WHAT THE TASK ASKS
Track down each line below containing the string "instances" and copy it.
=-=-=-=-=
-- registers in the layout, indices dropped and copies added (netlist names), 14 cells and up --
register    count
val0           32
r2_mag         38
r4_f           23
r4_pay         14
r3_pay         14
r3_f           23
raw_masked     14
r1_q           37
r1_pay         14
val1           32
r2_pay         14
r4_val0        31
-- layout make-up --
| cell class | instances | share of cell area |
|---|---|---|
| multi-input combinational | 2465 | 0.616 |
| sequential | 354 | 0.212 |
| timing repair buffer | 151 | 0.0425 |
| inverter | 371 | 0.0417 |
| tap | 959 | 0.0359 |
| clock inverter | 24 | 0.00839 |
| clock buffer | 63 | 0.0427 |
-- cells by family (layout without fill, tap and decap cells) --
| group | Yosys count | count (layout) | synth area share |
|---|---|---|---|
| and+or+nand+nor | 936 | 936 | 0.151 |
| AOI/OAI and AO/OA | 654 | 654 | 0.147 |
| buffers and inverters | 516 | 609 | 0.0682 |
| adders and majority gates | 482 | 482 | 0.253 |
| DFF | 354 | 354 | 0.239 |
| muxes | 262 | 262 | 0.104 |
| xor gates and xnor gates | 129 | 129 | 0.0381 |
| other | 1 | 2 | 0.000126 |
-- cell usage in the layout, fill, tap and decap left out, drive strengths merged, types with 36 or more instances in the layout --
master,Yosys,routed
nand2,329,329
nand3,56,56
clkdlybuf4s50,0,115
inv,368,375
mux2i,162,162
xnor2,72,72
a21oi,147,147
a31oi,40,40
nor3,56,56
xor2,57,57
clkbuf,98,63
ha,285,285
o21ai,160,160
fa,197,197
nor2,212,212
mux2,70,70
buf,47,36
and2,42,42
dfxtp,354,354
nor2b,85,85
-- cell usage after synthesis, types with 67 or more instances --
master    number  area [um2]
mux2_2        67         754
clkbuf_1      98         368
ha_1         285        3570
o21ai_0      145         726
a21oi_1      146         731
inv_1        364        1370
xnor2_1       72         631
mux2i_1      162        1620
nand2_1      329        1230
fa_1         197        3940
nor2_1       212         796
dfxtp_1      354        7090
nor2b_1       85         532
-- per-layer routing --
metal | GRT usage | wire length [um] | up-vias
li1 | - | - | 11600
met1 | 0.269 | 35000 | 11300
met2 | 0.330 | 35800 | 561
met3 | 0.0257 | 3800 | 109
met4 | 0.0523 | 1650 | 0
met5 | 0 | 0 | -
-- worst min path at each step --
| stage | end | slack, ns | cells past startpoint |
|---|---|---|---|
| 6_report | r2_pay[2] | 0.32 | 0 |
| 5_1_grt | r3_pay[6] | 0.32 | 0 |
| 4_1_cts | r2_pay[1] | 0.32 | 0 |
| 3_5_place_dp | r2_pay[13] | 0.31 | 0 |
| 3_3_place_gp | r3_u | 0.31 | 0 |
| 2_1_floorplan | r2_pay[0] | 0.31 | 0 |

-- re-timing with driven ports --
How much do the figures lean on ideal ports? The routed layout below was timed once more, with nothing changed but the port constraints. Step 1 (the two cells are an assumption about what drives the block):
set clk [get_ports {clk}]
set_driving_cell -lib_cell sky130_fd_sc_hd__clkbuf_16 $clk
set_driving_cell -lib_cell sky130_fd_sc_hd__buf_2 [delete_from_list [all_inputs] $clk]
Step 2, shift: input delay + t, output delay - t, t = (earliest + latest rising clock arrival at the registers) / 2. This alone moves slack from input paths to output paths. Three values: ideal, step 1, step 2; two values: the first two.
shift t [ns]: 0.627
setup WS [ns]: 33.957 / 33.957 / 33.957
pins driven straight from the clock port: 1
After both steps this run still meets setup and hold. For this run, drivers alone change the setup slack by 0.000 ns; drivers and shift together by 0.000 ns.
=-=-=-=-=
ANSWER FOR THIS EXERCISE
| cell class | instances | share of cell area |
-- cell usage in the layout, fill, tap and decap left out, drive strengths merged, types with 36 or more instances in the layout --
-- cell usage after synthesis, types with 67 or more instances --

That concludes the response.